(Collected data)
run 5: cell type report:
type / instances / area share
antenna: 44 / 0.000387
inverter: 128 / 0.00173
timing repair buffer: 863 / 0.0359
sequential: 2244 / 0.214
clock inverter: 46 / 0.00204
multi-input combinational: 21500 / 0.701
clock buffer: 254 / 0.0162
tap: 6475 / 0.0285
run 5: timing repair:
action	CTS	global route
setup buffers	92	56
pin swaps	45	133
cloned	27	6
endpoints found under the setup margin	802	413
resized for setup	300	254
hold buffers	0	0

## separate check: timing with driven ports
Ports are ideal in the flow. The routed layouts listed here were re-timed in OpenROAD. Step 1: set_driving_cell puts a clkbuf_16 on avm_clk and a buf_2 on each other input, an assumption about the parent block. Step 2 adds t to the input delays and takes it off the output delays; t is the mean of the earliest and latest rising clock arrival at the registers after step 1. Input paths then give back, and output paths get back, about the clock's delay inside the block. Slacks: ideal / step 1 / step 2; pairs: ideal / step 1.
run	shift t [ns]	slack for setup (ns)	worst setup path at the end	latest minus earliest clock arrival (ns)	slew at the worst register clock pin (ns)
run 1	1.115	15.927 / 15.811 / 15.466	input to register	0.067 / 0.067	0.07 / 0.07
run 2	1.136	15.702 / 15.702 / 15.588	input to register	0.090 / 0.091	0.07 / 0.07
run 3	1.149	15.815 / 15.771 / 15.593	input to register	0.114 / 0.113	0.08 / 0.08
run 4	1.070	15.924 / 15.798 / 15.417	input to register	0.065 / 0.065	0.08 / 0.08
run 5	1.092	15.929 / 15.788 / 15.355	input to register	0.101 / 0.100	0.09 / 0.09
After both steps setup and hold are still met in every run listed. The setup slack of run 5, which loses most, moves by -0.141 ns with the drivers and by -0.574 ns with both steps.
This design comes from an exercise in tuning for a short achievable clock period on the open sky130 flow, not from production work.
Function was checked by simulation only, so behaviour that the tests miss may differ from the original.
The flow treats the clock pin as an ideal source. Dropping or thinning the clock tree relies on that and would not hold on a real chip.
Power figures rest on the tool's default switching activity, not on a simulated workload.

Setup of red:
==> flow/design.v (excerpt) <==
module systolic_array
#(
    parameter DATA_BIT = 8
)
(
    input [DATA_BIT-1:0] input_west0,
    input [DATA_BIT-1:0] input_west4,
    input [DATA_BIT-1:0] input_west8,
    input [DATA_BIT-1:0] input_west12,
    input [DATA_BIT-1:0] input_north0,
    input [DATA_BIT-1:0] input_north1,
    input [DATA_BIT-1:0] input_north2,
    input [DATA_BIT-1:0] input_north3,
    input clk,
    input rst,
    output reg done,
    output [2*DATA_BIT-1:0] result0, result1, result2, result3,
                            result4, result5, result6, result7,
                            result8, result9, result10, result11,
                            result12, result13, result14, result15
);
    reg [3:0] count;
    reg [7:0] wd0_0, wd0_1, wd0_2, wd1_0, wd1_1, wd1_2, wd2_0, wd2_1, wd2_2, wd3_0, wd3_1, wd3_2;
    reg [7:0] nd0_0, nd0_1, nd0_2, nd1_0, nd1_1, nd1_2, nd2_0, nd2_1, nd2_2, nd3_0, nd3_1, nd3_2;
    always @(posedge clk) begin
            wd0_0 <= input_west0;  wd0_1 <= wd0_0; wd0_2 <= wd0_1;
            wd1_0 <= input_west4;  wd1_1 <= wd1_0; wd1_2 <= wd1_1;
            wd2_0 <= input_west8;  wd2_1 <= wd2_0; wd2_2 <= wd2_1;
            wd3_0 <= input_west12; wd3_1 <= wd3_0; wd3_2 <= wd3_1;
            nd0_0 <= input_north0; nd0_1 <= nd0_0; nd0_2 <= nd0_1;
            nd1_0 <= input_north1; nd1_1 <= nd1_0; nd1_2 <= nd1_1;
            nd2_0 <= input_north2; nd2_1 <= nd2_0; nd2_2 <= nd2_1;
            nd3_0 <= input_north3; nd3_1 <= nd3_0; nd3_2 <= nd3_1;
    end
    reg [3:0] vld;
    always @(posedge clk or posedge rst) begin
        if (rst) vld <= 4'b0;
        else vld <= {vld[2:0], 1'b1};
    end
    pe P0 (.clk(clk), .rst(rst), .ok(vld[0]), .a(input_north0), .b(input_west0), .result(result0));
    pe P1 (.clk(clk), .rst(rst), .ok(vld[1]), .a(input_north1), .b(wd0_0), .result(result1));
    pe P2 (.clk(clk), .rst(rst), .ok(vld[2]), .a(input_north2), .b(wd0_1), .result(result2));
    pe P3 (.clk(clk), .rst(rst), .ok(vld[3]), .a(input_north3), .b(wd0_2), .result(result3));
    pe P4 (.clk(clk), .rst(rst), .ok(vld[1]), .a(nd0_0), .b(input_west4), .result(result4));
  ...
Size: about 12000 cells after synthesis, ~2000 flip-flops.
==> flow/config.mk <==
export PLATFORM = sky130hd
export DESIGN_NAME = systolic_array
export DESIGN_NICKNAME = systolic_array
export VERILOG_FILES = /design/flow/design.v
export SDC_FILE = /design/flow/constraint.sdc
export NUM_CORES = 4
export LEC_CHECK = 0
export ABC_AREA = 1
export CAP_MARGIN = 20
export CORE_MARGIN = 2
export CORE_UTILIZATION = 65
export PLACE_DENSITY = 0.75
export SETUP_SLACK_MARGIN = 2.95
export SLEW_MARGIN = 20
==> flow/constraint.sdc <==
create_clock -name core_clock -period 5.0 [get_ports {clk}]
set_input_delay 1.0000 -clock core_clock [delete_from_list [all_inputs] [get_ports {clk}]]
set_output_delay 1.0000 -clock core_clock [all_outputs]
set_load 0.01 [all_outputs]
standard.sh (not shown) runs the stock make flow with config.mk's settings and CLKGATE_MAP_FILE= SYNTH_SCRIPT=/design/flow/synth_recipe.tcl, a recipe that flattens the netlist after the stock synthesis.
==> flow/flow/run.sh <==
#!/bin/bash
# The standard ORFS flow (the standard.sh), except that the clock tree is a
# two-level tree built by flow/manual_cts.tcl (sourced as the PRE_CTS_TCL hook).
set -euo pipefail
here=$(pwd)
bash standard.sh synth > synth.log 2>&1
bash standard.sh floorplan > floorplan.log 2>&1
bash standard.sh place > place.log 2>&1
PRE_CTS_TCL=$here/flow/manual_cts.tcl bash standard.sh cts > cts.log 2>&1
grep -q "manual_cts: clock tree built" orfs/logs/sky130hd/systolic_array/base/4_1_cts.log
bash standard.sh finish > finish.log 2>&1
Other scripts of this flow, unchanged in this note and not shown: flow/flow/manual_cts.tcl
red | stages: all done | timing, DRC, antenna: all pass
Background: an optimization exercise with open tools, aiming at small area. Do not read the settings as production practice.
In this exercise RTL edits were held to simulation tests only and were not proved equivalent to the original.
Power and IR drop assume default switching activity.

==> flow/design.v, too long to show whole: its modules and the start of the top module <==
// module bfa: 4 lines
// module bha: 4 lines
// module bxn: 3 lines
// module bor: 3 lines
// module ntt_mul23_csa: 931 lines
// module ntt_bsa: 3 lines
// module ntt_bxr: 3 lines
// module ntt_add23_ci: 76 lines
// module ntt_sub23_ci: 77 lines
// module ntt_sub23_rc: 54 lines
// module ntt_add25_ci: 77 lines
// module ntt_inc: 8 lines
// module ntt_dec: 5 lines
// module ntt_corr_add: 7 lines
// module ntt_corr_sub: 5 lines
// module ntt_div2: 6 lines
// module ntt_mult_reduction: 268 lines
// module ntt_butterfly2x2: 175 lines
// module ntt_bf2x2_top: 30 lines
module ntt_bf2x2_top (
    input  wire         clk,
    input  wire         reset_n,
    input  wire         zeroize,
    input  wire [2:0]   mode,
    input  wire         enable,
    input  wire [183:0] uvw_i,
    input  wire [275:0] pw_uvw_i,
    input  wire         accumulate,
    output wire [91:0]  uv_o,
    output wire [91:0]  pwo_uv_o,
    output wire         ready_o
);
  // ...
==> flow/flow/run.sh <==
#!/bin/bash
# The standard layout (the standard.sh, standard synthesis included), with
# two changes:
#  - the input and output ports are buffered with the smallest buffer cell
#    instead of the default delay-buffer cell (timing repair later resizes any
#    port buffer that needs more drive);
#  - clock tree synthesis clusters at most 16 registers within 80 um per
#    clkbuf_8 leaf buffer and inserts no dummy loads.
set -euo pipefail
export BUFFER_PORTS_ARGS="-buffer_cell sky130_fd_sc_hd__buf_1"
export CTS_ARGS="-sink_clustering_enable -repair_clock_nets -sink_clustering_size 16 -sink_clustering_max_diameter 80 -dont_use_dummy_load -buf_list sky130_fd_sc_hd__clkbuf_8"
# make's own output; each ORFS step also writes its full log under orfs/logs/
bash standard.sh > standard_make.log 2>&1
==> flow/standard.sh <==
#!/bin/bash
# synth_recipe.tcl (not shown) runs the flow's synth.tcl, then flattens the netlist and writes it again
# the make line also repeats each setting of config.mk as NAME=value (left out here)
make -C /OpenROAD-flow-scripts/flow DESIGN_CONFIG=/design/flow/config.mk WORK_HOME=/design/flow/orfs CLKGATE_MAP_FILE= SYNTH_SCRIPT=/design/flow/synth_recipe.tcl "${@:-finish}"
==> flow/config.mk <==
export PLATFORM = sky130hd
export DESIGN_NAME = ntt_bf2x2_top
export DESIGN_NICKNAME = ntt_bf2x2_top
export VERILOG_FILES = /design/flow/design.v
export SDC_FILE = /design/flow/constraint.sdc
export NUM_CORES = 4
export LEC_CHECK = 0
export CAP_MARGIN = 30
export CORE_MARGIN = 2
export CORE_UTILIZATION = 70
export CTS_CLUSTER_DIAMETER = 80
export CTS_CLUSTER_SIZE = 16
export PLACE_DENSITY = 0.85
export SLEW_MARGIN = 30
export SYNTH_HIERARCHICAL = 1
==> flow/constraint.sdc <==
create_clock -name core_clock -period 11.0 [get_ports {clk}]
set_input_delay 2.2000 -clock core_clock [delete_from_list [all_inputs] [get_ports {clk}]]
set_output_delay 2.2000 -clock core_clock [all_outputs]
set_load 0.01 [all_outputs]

==

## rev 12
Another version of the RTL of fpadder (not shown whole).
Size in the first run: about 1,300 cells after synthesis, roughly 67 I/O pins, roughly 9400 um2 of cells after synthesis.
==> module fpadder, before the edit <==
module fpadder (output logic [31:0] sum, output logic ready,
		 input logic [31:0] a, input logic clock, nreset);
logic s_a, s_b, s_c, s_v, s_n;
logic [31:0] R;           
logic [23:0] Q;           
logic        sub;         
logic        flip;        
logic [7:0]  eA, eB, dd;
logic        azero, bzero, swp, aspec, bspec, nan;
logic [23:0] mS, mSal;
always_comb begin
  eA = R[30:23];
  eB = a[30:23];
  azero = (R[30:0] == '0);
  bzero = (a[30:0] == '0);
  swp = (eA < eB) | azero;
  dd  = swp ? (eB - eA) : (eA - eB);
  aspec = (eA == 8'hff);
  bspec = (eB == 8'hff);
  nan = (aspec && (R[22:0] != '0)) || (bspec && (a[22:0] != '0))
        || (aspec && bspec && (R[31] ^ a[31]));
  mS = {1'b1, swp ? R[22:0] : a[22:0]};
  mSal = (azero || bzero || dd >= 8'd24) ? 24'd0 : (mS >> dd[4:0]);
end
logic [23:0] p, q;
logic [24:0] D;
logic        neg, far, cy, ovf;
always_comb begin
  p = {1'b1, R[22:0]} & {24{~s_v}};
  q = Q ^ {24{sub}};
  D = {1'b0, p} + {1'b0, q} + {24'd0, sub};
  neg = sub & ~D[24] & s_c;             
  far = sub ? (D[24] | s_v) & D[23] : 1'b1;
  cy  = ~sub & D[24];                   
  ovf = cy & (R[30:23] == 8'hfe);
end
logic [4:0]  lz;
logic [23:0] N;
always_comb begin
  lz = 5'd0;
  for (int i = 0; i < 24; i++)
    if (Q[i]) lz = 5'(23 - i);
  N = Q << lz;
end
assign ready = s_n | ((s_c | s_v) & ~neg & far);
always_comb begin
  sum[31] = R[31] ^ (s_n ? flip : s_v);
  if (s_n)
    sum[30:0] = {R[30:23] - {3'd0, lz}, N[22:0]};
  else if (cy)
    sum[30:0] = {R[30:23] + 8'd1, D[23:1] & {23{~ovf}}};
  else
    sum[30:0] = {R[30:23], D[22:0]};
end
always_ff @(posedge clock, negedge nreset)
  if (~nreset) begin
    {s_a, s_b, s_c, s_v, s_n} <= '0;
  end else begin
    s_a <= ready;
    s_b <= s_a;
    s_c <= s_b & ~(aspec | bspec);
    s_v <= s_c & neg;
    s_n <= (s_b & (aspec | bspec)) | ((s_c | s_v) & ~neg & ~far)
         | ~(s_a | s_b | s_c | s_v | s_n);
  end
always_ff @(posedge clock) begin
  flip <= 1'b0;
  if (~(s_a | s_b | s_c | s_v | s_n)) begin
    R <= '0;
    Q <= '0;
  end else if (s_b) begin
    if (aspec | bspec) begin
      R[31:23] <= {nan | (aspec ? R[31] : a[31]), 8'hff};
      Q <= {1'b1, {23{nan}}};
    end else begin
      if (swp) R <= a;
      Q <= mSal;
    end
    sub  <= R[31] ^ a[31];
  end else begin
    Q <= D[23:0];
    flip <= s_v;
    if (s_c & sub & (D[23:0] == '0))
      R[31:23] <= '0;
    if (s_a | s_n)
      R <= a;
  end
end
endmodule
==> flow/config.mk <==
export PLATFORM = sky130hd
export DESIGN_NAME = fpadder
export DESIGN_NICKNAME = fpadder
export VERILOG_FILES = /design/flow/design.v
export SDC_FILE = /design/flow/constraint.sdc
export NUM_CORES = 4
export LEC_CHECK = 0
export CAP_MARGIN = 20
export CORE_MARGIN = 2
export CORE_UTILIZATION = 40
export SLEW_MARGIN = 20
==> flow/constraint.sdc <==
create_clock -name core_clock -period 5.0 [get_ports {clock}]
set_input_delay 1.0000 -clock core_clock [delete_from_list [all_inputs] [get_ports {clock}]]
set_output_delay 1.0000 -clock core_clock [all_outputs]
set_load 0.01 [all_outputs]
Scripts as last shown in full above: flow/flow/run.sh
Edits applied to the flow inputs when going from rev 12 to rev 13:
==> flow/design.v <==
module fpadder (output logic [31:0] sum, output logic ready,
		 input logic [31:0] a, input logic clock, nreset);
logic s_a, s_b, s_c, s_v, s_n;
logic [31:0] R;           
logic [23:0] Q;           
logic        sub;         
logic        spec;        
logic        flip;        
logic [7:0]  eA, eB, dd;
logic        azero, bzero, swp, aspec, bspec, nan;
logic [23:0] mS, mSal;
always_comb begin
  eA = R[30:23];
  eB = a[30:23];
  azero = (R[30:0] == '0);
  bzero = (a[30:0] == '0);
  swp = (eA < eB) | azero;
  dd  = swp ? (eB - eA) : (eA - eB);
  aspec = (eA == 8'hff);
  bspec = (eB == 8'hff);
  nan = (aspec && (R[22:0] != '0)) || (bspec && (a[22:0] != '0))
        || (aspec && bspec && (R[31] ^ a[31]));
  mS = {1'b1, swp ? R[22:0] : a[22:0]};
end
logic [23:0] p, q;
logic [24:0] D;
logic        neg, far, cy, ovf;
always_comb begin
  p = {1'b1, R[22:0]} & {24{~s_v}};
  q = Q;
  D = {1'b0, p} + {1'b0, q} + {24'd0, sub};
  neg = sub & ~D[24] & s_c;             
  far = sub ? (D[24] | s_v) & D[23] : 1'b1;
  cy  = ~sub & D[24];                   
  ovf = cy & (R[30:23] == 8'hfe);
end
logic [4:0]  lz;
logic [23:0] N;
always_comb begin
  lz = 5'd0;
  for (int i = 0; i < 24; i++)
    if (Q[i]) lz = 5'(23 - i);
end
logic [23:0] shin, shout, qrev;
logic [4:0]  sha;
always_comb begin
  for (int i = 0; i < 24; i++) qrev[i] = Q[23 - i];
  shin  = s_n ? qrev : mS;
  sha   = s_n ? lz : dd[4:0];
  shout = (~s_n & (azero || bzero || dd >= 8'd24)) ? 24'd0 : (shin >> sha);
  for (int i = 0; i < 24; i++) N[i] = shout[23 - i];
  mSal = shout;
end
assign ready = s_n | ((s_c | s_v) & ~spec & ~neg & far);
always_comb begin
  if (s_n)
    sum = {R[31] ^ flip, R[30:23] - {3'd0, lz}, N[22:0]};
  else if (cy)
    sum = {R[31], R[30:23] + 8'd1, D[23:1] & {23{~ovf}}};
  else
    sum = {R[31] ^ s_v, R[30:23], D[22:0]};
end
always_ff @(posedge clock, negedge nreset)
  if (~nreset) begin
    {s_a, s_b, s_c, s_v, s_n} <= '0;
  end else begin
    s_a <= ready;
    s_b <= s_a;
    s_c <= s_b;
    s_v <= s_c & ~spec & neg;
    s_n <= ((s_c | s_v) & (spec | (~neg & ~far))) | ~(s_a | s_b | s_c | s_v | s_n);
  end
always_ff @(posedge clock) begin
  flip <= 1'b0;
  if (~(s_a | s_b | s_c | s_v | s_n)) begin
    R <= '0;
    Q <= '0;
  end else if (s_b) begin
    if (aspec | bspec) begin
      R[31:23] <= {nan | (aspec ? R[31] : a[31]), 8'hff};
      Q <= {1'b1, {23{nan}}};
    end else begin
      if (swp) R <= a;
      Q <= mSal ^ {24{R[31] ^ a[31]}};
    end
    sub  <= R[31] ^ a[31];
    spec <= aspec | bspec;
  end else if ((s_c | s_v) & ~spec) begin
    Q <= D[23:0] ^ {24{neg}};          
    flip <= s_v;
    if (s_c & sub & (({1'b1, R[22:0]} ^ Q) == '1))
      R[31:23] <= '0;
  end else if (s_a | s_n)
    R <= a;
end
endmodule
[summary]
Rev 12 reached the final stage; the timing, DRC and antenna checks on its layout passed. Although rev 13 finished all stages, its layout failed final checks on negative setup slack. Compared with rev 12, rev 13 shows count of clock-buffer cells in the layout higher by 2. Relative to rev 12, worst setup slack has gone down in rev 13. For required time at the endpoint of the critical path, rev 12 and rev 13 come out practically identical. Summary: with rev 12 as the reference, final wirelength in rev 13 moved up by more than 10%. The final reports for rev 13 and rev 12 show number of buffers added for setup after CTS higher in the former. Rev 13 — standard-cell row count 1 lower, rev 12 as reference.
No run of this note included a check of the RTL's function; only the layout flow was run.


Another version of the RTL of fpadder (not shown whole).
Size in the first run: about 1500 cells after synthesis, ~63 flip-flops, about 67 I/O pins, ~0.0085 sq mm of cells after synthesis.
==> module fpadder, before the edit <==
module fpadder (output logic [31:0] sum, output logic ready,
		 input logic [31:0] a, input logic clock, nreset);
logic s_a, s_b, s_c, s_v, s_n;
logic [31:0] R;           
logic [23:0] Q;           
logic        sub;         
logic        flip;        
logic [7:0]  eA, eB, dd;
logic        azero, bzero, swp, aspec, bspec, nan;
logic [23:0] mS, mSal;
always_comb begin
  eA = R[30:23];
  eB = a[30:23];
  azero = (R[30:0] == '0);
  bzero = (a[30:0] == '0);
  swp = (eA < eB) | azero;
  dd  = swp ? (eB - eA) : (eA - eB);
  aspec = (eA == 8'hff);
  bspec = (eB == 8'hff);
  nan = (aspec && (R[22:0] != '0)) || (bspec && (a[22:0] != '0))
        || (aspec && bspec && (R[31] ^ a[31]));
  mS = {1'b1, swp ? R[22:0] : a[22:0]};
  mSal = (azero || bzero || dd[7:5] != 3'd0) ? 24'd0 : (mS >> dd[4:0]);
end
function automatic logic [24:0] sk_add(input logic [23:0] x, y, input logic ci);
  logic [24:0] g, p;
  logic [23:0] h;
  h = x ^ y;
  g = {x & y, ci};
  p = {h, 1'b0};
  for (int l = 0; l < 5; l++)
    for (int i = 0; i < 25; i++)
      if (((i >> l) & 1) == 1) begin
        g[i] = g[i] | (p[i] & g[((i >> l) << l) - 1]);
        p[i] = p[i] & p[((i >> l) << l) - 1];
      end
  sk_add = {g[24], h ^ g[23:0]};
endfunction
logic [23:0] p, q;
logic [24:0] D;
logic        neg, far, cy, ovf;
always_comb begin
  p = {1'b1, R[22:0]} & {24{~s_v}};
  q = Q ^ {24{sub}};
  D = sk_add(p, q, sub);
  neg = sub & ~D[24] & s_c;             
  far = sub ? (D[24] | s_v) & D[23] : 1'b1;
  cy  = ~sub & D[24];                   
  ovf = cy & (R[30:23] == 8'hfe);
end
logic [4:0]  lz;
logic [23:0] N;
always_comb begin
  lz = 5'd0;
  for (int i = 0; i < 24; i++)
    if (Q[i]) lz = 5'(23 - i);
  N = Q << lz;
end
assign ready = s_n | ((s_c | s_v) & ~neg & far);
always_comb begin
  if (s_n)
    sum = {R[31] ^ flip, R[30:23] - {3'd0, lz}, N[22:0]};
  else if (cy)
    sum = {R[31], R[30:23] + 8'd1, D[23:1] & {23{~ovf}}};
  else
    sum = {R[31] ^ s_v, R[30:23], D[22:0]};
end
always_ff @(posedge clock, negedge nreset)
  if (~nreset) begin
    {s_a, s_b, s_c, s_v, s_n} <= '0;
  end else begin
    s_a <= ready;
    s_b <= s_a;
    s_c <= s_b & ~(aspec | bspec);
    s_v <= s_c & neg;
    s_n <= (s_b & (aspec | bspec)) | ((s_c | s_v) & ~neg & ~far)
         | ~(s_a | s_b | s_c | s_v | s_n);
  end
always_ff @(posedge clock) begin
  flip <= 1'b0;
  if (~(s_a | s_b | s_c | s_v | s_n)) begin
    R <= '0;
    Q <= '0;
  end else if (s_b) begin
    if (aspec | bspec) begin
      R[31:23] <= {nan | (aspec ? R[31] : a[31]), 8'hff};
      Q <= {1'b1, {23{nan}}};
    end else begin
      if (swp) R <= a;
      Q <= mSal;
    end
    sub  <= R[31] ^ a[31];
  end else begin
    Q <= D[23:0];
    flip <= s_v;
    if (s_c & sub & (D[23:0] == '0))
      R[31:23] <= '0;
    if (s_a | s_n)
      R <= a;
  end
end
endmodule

*PROBLEM*
Take exactly the lines from the one containing "run 5: cell" through the one containing "## separate check: timing with driven ports" in the data above, and output them with nothing added.

*WRITTEN RESPONSE*
run 5: cell type report:
type / instances / area share
antenna: 44 / 0.000387
inverter: 128 / 0.00173
timing repair buffer: 863 / 0.0359
sequential: 2244 / 0.214
clock inverter: 46 / 0.00204
multi-input combinational: 21500 / 0.701
clock buffer: 254 / 0.0162
tap: 6475 / 0.0285
run 5: timing repair:
action	CTS	global route
setup buffers	92	56
pin swaps	45	133
cloned	27	6
endpoints found under the setup margin	802	413
resized for setup	300	254
hold buffers	0	0

## separate check: timing with driven ports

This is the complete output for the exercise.